◆ **What is being asked**
Find every line with the string "longer" in the material below and copy it.

-------

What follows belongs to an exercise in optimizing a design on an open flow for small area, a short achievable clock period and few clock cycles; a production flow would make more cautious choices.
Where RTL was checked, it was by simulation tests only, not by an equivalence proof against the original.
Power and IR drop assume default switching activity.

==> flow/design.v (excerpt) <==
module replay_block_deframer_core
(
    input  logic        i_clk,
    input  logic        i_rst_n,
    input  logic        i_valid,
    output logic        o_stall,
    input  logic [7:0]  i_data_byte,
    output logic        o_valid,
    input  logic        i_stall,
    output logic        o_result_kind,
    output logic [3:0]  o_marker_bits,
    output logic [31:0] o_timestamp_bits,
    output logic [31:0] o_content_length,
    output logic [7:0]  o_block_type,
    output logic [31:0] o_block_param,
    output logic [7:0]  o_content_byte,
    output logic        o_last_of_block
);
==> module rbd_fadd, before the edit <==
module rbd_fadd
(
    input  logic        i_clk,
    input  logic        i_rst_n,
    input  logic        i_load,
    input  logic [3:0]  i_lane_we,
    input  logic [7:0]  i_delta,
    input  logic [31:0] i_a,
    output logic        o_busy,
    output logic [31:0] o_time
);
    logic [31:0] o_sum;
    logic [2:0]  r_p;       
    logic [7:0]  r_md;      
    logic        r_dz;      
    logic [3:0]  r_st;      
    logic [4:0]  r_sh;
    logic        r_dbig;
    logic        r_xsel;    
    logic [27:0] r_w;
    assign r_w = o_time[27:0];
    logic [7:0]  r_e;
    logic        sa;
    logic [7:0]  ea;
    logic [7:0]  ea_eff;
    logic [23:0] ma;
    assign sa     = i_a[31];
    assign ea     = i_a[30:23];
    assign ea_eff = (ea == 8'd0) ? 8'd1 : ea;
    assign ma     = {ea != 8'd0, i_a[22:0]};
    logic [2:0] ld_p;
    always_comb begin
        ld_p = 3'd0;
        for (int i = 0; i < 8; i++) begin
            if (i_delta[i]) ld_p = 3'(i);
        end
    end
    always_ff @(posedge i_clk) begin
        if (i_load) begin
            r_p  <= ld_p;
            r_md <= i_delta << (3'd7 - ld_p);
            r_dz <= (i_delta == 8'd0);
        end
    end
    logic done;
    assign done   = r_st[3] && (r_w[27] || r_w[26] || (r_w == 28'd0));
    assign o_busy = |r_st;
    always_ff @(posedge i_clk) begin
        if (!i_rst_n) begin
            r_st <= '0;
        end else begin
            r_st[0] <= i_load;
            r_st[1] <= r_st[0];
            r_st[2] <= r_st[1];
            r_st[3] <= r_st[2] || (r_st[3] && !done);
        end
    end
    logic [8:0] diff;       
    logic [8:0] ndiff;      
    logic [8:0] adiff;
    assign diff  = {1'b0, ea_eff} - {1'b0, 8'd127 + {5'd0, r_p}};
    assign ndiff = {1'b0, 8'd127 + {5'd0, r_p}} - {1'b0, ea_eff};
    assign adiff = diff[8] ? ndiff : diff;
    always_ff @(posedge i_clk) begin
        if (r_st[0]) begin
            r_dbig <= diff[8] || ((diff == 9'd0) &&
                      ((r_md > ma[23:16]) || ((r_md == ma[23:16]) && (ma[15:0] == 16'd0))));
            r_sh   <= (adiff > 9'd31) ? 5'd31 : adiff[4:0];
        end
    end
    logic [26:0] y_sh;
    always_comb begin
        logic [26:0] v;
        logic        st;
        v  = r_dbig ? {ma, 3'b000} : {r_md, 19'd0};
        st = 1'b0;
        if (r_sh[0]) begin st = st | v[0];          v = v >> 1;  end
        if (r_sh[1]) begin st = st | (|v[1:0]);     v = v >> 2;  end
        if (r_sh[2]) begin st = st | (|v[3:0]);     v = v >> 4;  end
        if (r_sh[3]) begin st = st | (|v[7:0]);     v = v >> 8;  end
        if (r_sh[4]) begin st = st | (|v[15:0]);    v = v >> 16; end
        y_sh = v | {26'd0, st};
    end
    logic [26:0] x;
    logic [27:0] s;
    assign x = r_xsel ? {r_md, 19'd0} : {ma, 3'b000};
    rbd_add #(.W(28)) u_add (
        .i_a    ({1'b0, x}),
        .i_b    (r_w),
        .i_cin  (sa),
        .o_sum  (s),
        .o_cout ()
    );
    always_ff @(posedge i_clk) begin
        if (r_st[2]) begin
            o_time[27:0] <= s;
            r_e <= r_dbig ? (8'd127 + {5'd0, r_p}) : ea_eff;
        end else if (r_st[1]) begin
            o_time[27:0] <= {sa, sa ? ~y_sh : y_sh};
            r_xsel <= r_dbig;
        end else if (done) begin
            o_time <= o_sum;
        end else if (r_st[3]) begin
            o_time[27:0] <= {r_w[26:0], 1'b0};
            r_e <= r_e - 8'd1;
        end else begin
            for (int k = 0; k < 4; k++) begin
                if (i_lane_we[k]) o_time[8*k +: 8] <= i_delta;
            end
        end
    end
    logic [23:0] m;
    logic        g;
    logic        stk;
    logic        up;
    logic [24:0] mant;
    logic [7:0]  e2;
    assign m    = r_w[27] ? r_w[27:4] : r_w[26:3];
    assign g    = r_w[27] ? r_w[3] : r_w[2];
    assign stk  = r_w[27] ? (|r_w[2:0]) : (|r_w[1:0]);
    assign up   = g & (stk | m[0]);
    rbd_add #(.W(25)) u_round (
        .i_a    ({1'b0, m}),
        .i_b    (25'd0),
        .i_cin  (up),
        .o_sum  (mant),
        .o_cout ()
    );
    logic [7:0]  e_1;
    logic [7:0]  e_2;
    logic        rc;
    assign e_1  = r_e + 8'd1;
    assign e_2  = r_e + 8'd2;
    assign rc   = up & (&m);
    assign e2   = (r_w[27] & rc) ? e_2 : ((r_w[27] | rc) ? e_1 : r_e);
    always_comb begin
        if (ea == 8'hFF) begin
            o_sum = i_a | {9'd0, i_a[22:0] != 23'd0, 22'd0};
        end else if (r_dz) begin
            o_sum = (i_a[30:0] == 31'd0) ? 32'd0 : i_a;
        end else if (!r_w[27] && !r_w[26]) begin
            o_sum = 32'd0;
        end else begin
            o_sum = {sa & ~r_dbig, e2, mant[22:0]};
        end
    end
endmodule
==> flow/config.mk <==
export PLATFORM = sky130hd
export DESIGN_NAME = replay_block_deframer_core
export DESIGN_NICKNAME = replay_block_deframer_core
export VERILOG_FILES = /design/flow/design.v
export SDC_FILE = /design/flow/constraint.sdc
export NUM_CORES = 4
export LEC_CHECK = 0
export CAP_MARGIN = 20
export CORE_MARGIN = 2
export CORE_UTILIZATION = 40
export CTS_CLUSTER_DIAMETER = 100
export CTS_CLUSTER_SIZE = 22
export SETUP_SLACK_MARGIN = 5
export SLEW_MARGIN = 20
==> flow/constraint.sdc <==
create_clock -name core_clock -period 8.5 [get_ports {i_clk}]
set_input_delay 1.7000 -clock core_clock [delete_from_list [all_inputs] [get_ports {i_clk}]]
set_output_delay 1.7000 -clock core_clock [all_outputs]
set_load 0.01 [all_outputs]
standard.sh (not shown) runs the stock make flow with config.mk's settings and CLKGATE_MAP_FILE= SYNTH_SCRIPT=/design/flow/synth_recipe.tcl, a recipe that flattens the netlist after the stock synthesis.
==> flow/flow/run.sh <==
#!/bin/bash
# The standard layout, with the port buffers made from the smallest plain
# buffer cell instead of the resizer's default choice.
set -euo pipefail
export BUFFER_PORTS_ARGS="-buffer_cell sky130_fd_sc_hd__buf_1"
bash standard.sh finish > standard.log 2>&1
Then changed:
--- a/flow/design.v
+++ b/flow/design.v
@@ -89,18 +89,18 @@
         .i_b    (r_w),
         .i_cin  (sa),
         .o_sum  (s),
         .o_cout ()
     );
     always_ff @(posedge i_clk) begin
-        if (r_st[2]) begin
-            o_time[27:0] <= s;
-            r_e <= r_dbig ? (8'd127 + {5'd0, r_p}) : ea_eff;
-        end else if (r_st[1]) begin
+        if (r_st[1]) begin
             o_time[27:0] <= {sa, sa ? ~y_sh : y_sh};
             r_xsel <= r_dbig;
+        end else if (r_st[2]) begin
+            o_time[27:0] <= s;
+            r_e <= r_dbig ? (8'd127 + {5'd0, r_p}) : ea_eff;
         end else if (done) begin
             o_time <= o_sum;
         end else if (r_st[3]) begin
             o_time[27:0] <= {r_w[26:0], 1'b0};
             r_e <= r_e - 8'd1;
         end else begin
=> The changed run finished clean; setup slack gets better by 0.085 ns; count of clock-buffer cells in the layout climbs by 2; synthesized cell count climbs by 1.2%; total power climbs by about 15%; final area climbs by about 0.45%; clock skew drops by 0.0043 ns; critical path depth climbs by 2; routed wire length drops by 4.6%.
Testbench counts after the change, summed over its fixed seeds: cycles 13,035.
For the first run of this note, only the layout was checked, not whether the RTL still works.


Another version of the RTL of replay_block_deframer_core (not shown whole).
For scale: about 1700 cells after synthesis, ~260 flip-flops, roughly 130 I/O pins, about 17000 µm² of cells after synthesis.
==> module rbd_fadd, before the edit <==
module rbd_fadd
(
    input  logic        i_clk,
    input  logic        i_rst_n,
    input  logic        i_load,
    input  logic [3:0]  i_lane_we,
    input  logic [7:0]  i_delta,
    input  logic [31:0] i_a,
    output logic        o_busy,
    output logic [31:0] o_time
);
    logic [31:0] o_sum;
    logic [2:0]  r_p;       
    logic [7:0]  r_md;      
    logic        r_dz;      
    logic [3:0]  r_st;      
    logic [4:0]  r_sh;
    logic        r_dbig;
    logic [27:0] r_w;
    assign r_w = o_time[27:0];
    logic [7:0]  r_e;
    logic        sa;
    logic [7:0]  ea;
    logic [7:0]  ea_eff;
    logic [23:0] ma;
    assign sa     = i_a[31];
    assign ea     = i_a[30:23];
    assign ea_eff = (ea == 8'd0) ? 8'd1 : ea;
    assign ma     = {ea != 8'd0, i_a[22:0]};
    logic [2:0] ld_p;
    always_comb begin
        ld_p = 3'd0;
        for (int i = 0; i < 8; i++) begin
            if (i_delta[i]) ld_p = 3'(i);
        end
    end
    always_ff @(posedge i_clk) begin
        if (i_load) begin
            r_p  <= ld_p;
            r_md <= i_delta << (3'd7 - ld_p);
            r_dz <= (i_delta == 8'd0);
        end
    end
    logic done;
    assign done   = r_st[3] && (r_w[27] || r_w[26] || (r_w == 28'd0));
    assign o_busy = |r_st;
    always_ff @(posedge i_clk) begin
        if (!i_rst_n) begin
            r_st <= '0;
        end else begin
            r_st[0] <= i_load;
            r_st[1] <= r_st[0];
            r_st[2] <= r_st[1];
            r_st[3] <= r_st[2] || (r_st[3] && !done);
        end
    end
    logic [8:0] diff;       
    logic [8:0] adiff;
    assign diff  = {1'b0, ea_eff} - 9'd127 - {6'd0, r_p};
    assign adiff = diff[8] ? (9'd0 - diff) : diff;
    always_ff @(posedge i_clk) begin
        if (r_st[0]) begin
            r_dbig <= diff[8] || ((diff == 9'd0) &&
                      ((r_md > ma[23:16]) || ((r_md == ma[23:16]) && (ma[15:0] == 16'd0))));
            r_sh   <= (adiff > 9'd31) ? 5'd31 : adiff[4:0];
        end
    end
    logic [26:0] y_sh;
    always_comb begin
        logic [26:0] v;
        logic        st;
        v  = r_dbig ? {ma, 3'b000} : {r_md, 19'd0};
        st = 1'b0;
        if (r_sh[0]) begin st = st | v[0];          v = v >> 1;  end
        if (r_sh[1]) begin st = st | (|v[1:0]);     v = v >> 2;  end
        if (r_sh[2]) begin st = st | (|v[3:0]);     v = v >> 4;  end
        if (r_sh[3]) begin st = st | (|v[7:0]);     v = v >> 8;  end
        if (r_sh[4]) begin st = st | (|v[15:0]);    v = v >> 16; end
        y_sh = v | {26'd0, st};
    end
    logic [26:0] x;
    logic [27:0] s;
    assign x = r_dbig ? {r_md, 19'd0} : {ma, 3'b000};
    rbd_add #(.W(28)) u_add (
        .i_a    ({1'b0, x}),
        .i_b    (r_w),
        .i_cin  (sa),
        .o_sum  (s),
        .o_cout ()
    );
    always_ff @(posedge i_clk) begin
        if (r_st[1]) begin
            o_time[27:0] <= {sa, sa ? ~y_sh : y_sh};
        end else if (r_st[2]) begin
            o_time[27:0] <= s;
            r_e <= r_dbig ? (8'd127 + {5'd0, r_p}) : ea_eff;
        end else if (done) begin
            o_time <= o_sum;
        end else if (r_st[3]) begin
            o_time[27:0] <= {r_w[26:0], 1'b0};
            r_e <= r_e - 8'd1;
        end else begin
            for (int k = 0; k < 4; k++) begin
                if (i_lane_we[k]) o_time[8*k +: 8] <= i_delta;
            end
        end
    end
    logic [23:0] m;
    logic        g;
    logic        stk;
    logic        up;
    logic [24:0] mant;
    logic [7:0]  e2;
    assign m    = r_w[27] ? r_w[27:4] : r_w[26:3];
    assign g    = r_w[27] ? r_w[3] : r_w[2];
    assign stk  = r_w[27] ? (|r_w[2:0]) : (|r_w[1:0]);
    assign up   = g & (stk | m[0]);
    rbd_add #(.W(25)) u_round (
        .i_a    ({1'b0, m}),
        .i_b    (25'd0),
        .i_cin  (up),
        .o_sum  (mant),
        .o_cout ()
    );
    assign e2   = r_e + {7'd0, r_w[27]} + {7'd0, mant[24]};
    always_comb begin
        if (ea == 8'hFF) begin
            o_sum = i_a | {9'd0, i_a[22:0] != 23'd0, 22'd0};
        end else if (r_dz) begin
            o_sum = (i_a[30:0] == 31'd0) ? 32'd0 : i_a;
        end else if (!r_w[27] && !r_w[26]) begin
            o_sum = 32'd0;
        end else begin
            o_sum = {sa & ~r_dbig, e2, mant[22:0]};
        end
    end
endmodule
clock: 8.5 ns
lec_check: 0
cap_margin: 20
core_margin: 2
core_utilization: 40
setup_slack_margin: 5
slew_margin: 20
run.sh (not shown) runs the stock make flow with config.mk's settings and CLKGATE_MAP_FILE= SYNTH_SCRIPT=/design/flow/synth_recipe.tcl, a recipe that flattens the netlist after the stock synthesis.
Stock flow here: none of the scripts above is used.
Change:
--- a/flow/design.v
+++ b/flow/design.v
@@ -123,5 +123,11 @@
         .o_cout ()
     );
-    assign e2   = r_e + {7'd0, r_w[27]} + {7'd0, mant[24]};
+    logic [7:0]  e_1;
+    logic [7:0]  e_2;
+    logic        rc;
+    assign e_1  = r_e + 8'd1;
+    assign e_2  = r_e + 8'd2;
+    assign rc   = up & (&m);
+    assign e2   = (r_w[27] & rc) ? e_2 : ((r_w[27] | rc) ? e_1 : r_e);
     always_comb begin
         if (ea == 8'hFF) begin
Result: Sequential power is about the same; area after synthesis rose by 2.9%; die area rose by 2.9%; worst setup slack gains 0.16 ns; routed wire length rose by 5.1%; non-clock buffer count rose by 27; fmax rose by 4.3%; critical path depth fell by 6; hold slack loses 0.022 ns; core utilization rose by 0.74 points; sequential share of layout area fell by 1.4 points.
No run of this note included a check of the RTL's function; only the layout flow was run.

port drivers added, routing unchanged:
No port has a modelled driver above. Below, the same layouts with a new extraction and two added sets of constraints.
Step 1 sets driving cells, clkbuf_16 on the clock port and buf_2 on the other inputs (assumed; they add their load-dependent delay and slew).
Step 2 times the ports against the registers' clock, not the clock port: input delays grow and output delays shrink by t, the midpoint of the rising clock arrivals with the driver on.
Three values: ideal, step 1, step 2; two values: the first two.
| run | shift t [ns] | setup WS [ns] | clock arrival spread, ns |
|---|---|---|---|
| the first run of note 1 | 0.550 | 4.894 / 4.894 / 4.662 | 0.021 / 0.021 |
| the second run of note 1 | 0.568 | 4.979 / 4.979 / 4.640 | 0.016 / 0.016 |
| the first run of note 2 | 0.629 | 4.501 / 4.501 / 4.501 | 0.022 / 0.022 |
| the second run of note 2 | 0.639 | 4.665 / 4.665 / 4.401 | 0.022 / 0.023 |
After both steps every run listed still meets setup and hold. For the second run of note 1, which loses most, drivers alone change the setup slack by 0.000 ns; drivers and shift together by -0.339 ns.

-------

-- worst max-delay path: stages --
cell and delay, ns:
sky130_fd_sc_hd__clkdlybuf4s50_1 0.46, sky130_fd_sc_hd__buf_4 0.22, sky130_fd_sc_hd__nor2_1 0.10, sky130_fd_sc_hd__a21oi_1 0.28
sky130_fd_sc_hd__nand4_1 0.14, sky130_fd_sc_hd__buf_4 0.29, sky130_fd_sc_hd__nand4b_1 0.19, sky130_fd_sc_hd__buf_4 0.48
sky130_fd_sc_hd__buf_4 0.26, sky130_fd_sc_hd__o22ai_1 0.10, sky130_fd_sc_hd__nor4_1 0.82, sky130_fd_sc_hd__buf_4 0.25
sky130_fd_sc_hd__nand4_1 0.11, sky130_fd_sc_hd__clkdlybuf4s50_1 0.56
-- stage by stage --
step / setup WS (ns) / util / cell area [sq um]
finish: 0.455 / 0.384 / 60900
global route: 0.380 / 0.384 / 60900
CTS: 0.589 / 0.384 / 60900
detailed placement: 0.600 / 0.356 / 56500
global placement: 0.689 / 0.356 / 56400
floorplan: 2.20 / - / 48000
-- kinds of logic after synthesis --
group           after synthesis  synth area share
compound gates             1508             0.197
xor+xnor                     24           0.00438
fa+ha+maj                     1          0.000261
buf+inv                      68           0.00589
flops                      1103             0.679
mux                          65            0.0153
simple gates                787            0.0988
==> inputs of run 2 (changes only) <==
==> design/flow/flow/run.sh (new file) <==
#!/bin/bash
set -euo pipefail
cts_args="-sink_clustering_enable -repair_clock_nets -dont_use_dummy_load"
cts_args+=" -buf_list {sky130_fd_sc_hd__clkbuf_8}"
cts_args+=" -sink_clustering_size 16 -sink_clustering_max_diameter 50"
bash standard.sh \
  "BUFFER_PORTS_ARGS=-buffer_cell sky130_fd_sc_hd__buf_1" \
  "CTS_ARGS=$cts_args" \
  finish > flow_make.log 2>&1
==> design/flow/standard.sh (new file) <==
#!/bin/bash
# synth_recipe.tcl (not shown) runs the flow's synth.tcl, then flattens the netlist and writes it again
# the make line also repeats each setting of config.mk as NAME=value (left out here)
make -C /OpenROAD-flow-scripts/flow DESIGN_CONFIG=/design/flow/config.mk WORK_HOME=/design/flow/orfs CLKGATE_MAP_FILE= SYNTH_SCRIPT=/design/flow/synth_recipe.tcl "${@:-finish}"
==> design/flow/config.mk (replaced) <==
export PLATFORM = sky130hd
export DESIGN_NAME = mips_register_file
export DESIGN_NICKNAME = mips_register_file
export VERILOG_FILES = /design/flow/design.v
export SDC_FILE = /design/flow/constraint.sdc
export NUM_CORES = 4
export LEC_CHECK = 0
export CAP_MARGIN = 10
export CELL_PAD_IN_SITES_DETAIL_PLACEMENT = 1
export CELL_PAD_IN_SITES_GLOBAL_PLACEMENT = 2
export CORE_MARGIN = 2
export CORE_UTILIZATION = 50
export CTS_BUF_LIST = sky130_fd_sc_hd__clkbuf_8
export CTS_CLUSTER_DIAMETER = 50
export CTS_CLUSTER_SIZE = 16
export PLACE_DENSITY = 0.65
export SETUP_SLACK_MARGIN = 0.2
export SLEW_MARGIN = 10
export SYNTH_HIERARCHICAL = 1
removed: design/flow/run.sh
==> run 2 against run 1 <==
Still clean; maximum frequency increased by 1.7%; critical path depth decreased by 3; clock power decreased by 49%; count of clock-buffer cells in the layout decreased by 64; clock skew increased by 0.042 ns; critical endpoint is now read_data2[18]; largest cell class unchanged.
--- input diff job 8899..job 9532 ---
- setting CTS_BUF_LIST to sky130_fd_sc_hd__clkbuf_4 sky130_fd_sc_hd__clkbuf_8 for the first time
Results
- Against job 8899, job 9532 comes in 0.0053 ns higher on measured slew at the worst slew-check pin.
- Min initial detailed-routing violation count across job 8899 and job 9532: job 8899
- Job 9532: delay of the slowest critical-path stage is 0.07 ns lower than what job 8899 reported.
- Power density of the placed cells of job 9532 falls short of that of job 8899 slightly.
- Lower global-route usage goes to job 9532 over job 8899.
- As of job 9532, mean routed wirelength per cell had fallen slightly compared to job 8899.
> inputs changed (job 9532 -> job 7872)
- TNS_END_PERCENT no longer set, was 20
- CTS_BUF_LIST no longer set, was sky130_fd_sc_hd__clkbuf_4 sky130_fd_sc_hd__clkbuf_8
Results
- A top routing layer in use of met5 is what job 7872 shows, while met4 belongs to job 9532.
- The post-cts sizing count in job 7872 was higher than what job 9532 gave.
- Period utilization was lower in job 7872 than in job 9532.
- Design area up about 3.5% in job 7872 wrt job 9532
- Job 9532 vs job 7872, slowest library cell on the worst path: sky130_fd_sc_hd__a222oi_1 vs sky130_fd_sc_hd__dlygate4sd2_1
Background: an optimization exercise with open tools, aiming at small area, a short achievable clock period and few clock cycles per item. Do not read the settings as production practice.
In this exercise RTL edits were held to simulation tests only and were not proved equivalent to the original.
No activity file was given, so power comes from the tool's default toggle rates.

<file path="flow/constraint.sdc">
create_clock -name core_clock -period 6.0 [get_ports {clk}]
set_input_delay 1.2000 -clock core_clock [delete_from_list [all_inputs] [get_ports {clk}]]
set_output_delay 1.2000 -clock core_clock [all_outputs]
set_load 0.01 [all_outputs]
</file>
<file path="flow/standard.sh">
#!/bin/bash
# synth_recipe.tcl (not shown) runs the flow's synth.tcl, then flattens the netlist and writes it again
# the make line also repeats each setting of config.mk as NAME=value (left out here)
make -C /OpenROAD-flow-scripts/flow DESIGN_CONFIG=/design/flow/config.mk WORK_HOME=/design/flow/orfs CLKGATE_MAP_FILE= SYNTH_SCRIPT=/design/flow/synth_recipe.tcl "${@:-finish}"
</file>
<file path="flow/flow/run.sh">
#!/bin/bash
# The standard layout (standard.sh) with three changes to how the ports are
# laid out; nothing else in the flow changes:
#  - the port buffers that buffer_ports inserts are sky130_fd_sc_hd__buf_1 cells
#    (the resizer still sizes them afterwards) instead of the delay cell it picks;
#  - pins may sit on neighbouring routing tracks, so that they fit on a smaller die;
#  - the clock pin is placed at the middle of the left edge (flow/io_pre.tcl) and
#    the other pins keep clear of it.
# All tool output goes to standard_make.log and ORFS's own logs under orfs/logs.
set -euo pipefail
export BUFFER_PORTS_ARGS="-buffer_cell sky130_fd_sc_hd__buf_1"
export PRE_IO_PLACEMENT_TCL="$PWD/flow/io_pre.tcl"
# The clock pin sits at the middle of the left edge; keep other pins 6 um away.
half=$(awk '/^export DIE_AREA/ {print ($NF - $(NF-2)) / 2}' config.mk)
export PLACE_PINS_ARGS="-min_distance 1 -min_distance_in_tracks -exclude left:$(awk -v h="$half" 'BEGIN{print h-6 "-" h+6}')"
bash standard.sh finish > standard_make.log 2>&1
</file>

-------

◆ **Final answer**
- TNS_END_PERCENT no longer set, was 20
- CTS_BUF_LIST no longer set, was sky130_fd_sc_hd__clkbuf_4 sky130_fd_sc_hd__clkbuf_8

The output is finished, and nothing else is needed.